Try it:
Return the data below exactly, stopping after the line with "logic [8:0] rearm_level;".

Records from a data collection:
○ ○ ○ ○ ○
File: src/core/cvsf_temp_flag.sv
// One latched overtemperature flag with clear-and-reassert hysteresis
`timescale 1ns/10ps
`default_nettype none
`include "cvsf_defines.svh"

module cvsf_temp_flag (
    input  wire logic       clock_i,
    input  wire logic       resetn_i,
    input  wire logic [7:0] temp_i,
    input  wire logic [7:0] limit_i,
    input  wire logic       clear_i,
    output logic            flag_o
);
    logic [8:0] rearm_level;
    wire        at_limit;
    wire        still_hot;
    logic       cleared_hot;

    // Signed-safe compare: limit minus hysteresis may underflow, so widen
    assign rearm_level = {1'b0, limit_i} - {1'b0, `CVSF_TEMP_HYST_C};
    assign at_limit    = temp_i >= limit_i;
    assign still_hot   = rearm_level[8] ? 1'b1 : ({1'b0, temp_i} > rearm_level);

    // Set wins over clear; a flag cleared while still hot comes back next cycle
    always_ff @(posedge clock_i or negedge resetn_i) begin
        if (!resetn_i) begin
            flag_o      <= 1'b0;
            cleared_hot <= 1'b0;
        end else begin
            if (at_limit || cleared_hot) begin
                flag_o <= 1'b1;
            end else if (clear_i) begin
                flag_o <= 1'b0;
            end
            cleared_hot <= clear_i && flag_o && still_hot && !at_limit;
        end
    end

    cleared_reasserts_a: assert property (@(posedge clock_i) disable iff (!resetn_i)
        (clear_i && flag_o && still_hot && !at_limit) |=> ##1 flag_o)
        else $error("hot flag not reasserted");
endmodule
`default_nettype wire

File: src/core/cvsf_fsm_check.sv
// Legality check of the one-hot operation state vector
`timescale 1ns/10ps
`default_nettype none

module cvsf_fsm_check (
    input  wire logic [7:0] state_i,
    output logic            zero_o,
    output logic            multi_o
);
    // Clearing the lowest set bit leaves a nonzero value only if at least two bits were high
    assign zero_o  = state_i == 8'h00;
    assign multi_o = (state_i & (state_i - 8'h01)) != 8'h00;
endmodule
`default_nettype wire

File: src/core/cvsf_status.sv
// Converter status flag bytes: input, temperature, communication and vendor status
// What this block does
// Input undervoltage flag is set at power-up until supply first exceeds turn-on level.
// That power-up indication is unlatched and never raises the alert.
// After first turn-on, any drop below turn-off level latches the flag and alerts.
// Writable flags clear by host write; stored mask bits gate them from the alert.
// Overtemperature fault and warning set when temperature reaches their limits.
// A cleared overtemperature flag returns unless temperature fell 20 C below limit.
// Communication bit 7 sets on an invalid or unsupported command.
// Communication bit 6 sets on invalid or unsupported data.
// Communication bit 5 sets on a failed packet error check.
// Communication bit 4 sets on memory fault, bit 1 on other faults.
// Vendor bit 7 sets when die temperature exceeds thermal shutdown.
// Vendor bit 6 sets on an all-zero operation state, no alert.
// Vendor bit 5 sets when several operation state bits are high, no alert.
// Vendor bit 4 sets on boot voltage strap failure and raises the alert.
// A loop master stays off on boot voltage strap failure unless the override option is set.
// Strap failure flags clear only by clear-faults or writing 1.
// Vendor bit 3 sets on soft-start strap failure, information only.
// A loop follower holds both strap failure flags at zero.
// Vendor bit 2 shows power-good pin low with boot voltage reload, no alert.
// Vendor bit 1 shows whether this device is the loop follower.
// Vendor bit 0 is a live sync fault indicator without alert.
// Writing 1 clears a flag; writing 0 leaves it unchanged.
// Alert asserts while any latched, alert-capable, unmasked flag is set.
`timescale 1ns/10ps
`default_nettype none
`include "cvsf_defines.svh"

module cvsf_status (
    input  wire logic                    clock_i,
    input  wire logic                    resetn_i,
    // Host write of a status byte and the clear-faults command
    input  wire cvsf_pkg::cvsf_host_wr_t host_wr_i,
    input  wire logic                    clear_faults_i,
    // Read selection, answered next cycle
    input  wire logic [7:0]              rd_cmd_i,
    output logic [7:0]                   rd_data_o,
    // Alert mask bytes held in nonvolatile memory
    input  wire logic [7:0]              input_mask_i,
    input  wire logic [7:0]              temp_mask_i,
    input  wire logic [7:0]              comm_mask_i,
    input  wire logic [7:0]              vendor_mask_i,
    // Analog status
    input  wire logic                    analog_supply_above_on_i,
    input  wire logic                    analog_supply_below_off_i,
    input  wire logic [7:0]              ext_temp_i,
    input  wire logic [7:0]              overtemperature_fault_level_i,
    input  wire logic [7:0]              overtemperature_warning_level_i,
    input  wire logic                    die_over_thermal_shutdown_i,
    // Communication events
    input  wire cvsf_pkg::cvsf_comm_evt_t comm_evt_i,
    // Operation state vector, one-hot when healthy
    input  wire logic [7:0]              op_state_i,
    // Strap detection
    input  wire logic                    boot_strap_fail_i,
    input  wire logic                    soft_start_strap_fail_i,
    input  wire logic                    drive_on_invalid_select_enable_i,
    input  wire logic                    loop_follower_i,
    input  wire logic                    reset_power_good_pin_low_i,
    input  wire logic                    boot_voltage_reload_req_i,
    input  wire logic                    sync_fault_i,
    // Results
    output logic                         smbus_alert_o,
    output logic                         stage_enable_ok_o,
    output logic [7:0]                   input_status_o,
    output logic [7:0]                   temperature_status_o,
    output logic [7:0]                   communication_status_o,
    output logic [7:0]                   vendor_fault_status_o
);
    cvsf_pkg::cvsf_supply_state_t supply_state;
    cvsf_pkg::cvsf_supply_state_t next_supply_state;
    logic       low_supply;
    logic       low_supply_latched;
    logic [7:0] comm_flags;
    logic [4:0] vendor_latched;
    logic       boot_fail_seen;
    logic       temp_fault;
    logic       temp_warn;
    logic       fsm_zero;
    logic       fsm_multi;

    // Write decode: one clear mask per byte, clear-faults clears every writable bit
    wire [7:0] wr_data     = host_wr_i.data;
    wire       wr_input    = host_wr_i.wr && host_wr_i.cmd == `CVSF_INPUT_STATUS_CMD;
    wire       wr_temp     = host_wr_i.wr && host_wr_i.cmd == `CVSF_TEMPERATURE_STATUS_CMD;
    wire       wr_comm     = host_wr_i.wr && host_wr_i.cmd == `CVSF_COMMUNICATION_STATUS_CMD;
    wire       wr_vendor   = host_wr_i.wr && host_wr_i.cmd == `CVSF_VENDOR_FAULT_STATUS_CMD;
    wire [7:0] clr_input   = ({8{clear_faults_i}} | ({8{wr_input}} & wr_data))
                             & `CVSF_INPUT_W1C_MASK;
    wire [7:0] clr_temp    = ({8{clear_faults_i}} | ({8{wr_temp}} & wr_data))
                             & `CVSF_TEMP_W1C_MASK;
    wire [7:0] clr_comm    = ({8{clear_faults_i}} | ({8{wr_comm}} & wr_data))
                             & `CVSF_COMM_W1C_MASK;
    wire [7:0] clr_vendor  = ({8{clear_faults_i}} | ({8{wr_vendor}} & wr_data))
                             & `CVSF_VENDOR_W1C_MASK;

    // Supply tracking: power-up phase ends the first time the supply passes turn-on
    always_comb begin
        next_supply_state = supply_state;
        case (supply_state)
            cvsf_pkg::CVSF_POWERUP: begin
                if (analog_supply_above_on_i) begin
                    next_supply_state = cvsf_pkg::CVSF_RUNNING;
                end
            end
            cvsf_pkg::CVSF_RUNNING: begin
                next_supply_state = cvsf_pkg::CVSF_RUNNING;
            end
            default: begin
                next_supply_state = cvsf_pkg::CVSF_POWERUP;
            end
        endcase
    end

    always_ff @(posedge clock_i or negedge resetn_i) begin
        if (!resetn_i) begin
            supply_state <= cvsf_pkg::CVSF_POWERUP;
        end else begin
            supply_state <= next_supply_state;
        end
    end

    // Power-up indication is live and unlatched; later drops latch and alert
    wire in_powerup = supply_state == cvsf_pkg::CVSF_POWERUP;
    always_ff @(posedge clock_i or negedge resetn_i) begin
        if (!resetn_i) begin
            low_supply_latched <= 1'b0;
        end else if (!in_powerup && analog_supply_below_off_i) begin
            low_supply_latched <= 1'b1;
        end else if (clr_input[`CVSF_IN_LOW_SUPPLY_BIT]) begin
            low_supply_latched <= 1'b0;
        end
    end
    // Host cannot clear the power-up indication; it tracks the supply only
    wire low_supply_now = (in_powerup && !analog_supply_above_on_i)
                          || low_supply_latched;

    // Overtemperature flags with hysteresis on re-arm
    cvsf_temp_flag u_temp_fault (
        .clock_i  (clock_i),
        .resetn_i (resetn_i),
        .temp_i   (ext_temp_i),
        .limit_i  (overtemperature_fault_level_i),
        .clear_i  (clr_temp[`CVSF_TEMP_FAULT_BIT]),
        .flag_o   (temp_fault)
    );
    cvsf_temp_flag u_temp_warn (
        .clock_i  (clock_i),
        .resetn_i (resetn_i),
        .temp_i   (ext_temp_i),
        .limit_i  (overtemperature_warning_level_i),
        .clear_i  (clr_temp[`CVSF_TEMP_WARN_BIT]),
        .flag_o   (temp_warn)
    );

    // Operation state legality
    cvsf_fsm_check u_fsm_check (
        .state_i  (op_state_i),
        .zero_o   (fsm_zero),
        .multi_o  (fsm_multi)
    );

    // Communication event vector in bit order; set wins over clear
    wire [7:0] comm_set = {comm_evt_i.bad_cmd,
                           comm_evt_i.bad_data,
                           comm_evt_i.pec_fail,
                           comm_evt_i.mem_fault,
                           2'b00,
                           comm_evt_i.other,
                           1'b0};
    genvar gi;
    generate
        for (gi = 0; gi < 8; gi = gi + 1) begin : g_comm
            always_ff @(posedge clock_i or negedge resetn_i) begin
                if (!resetn_i) begin
                    comm_flags[gi] <= 1'b0;
                end else begin
                    comm_flags[gi] <= comm_set[gi] | (comm_flags[gi] & ~clr_comm[gi]);
                end
            end
        end
    endgenerate

    // Vendor latched flags: die shutdown, zero, multi, boot strap, soft-start strap
    wire [4:0] vendor_set = {die_over_thermal_shutdown_i,
                             fsm_zero,
                             fsm_multi,
                             boot_strap_fail_i,
                             soft_start_strap_fail_i};
    // Zero and multi flags are read-only, so only reset clears them
    wire [4:0] vendor_clr = {clr_vendor[`CVSF_VF_DIE_TSD_BIT], 2'b00,
                             clr_vendor[`CVSF_VF_BOOT_STRAP_BIT],
                             clr_vendor[`CVSF_VF_SS_STRAP_BIT]};
    // A follower forces the strap flags low regardless of events
    wire [4:0] vendor_hold = {3'b111, {2{~loop_follower_i}}};
    always_ff @(posedge clock_i or negedge resetn_i) begin
        if (!resetn_i) begin
            vendor_latched <= 5'h00;
        end else begin
            vendor_latched <= (vendor_set | (vendor_latched & ~vendor_clr)) & vendor_hold;
        end
    end

    // Boot strap failure disables a master until reset, unless the option overrides it
    always_ff @(posedge clock_i or negedge resetn_i) begin
        if (!resetn_i) begin
            boot_fail_seen <= 1'b0;
        end else if (boot_strap_fail_i && !loop_follower_i) begin
            boot_fail_seen <= 1'b1;
        end
    end

    // Assemble the status bytes; live bits come straight from their inputs
    wire [7:0] next_input  = {3'b000, low_supply_now, 4'h0};
    wire [7:0] next_temp   = {temp_fault, temp_warn, 6'h00};
    wire [7:0] next_vendor = {vendor_latched,
                              reset_power_good_pin_low_i && boot_voltage_reload_req_i,
                              loop_follower_i,
                              sync_fault_i};

    // Alert sources exclude the power-up indication and every informational bit
    wire [7:0] alert_input  = {3'b000, low_supply_latched, 4'h0} & ~input_mask_i;
    wire [7:0] alert_temp   = next_temp & ~temp_mask_i & `CVSF_TEMP_W1C_MASK;
    wire [7:0] alert_comm   = comm_flags & ~comm_mask_i & `CVSF_COMM_W1C_MASK;
    wire [7:0] alert_vendor = next_vendor & ~vendor_mask_i & 8'h90;
    wire       next_alert   = |{alert_input, alert_temp, alert_comm, alert_vendor};

    wire [7:0] next_rd = (rd_cmd_i == `CVSF_INPUT_STATUS_CMD)         ? next_input :
                         (rd_cmd_i == `CVSF_TEMPERATURE_STATUS_CMD)   ? next_temp :
                         (rd_cmd_i == `CVSF_COMMUNICATION_STATUS_CMD) ? comm_flags :
                         (rd_cmd_i == `CVSF_VENDOR_FAULT_STATUS_CMD)  ? next_vendor :
                         8'h00;

    // Output registers; input byte resets showing the power-up indication
    always_ff @(posedge clock_i or negedge resetn_i) begin
        if (!resetn_i) begin
            input_status_o         <= `CVSF_INPUT_RESET;
            temperature_status_o   <= `CVSF_ZERO_RESET;
            communication_status_o <= `CVSF_ZERO_RESET;
            vendor_fault_status_o  <= `CVSF_ZERO_RESET;
            rd_data_o              <= `CVSF_ZERO_RESET;
            smbus_alert_o          <= 1'b0;
            stage_enable_ok_o      <= 1'b0;
        end else begin
            input_status_o         <= next_input;
            temperature_status_o   <= next_temp;
            communication_status_o <= comm_flags;
            vendor_fault_status_o  <= next_vendor;
            rd_data_o              <= next_rd;
            smbus_alert_o          <= next_alert;
            stage_enable_ok_o      <= loop_follower_i || !(boot_fail_seen || boot_strap_fail_i)
                                      || drive_on_invalid_select_enable_i;
        end
    end

    // Bytes are registered, so a latched set shows two edges after its event
    powerup_low_a: assert property (@(posedge clock_i) disable iff (!resetn_i)
        (in_powerup && !analog_supply_above_on_i) |=> input_status_o[4])
        else $error("power-up low supply not shown");
    powerup_no_alert_a: assert property (@(posedge clock_i) disable iff (!resetn_i)
        (in_powerup && !(|alert_comm) && !(|alert_temp) && !(|alert_vendor))
        |=> !smbus_alert_o)
        else $error("alert during power-up");
    drop_latches_a: assert property (@(posedge clock_i) disable iff (!resetn_i)
        (!in_powerup && analog_supply_below_off_i) |=> ##1 input_status_o[4])
        else $error("supply drop not latched");
    bad_cmd_flag_a: assert property (@(posedge clock_i) disable iff (!resetn_i)
        comm_evt_i.bad_cmd |=> ##1 communication_status_o[7])
        else $error("bad command not flagged");
    bad_data_flag_a: assert property (@(posedge clock_i) disable iff (!resetn_i)
        comm_evt_i.bad_data |=> ##1 communication_status_o[6])
        else $error("bad data not flagged");
    pec_flag_a: assert property (@(posedge clock_i) disable iff (!resetn_i)
        comm_evt_i.pec_fail |=> ##1 communication_status_o[5])
        else $error("pec failure not flagged");
    mem_flag_a: assert property (@(posedge clock_i) disable iff (!resetn_i)
        comm_evt_i.mem_fault |=> ##1 communication_status_o[4])
        else $error("memory fault not flagged");
    die_tsd_flag_a: assert property (@(posedge clock_i) disable iff (!resetn_i)
        die_over_thermal_shutdown_i |=> ##1 vendor_fault_status_o[7])
        else $error("die shutdown not flagged");
    strap_alert_a: assert property (@(posedge clock_i) disable iff (!resetn_i)
        (boot_strap_fail_i && !loop_follower_i && !vendor_mask_i[4]) |=> ##1 smbus_alert_o)
        else $error("strap failure without alert");
    follower_strap_a: assert property (@(posedge clock_i) disable iff (!resetn_i)
        $past(loop_follower_i) |-> vendor_latched[1:0] == 2'b00)
        else $error("follower strap flag set");
    sync_live_a: assert property (@(posedge clock_i) disable iff (!resetn_i)
        sync_fault_i |=> vendor_fault_status_o[0])
        else $error("sync fault not shown");
    write_zero_keeps_a: assert property (@(posedge clock_i) disable iff (!resetn_i)
        (wr_comm && !clear_faults_i && !wr_data[5] && comm_flags[5]) |=> comm_flags[5])
        else $error("write of zero cleared flag");
    multi_no_alert_a: assert property (@(posedge clock_i) disable iff (!resetn_i)
        (fsm_multi && !(|alert_input) && !(|alert_temp) && !(|alert_comm)
         && !(|alert_vendor)) |=> !smbus_alert_o)
        else $error("informational flag raised alert");
    master_held_off_a: assert property (@(posedge clock_i) disable iff (!resetn_i)
        (boot_strap_fail_i && !loop_follower_i && !drive_on_invalid_select_enable_i)
        |=> !stage_enable_ok_o)
        else $error("master enabled after strap failure");
endmodule
`default_nettype wire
○ ○ ○ ○ ○
Answer space:
File: src/core/cvsf_temp_flag.sv
// One latched overtemperature flag with clear-and-reassert hysteresis
`timescale 1ns/10ps
`default_nettype none
`include "cvsf_defines.svh"

module cvsf_temp_flag (
    input  wire logic       clock_i,
    input  wire logic       resetn_i,
    input  wire logic [7:0] temp_i,
    input  wire logic [7:0] limit_i,
    input  wire logic       clear_i,
    output logic            flag_o
);
    logic [8:0] rearm_level;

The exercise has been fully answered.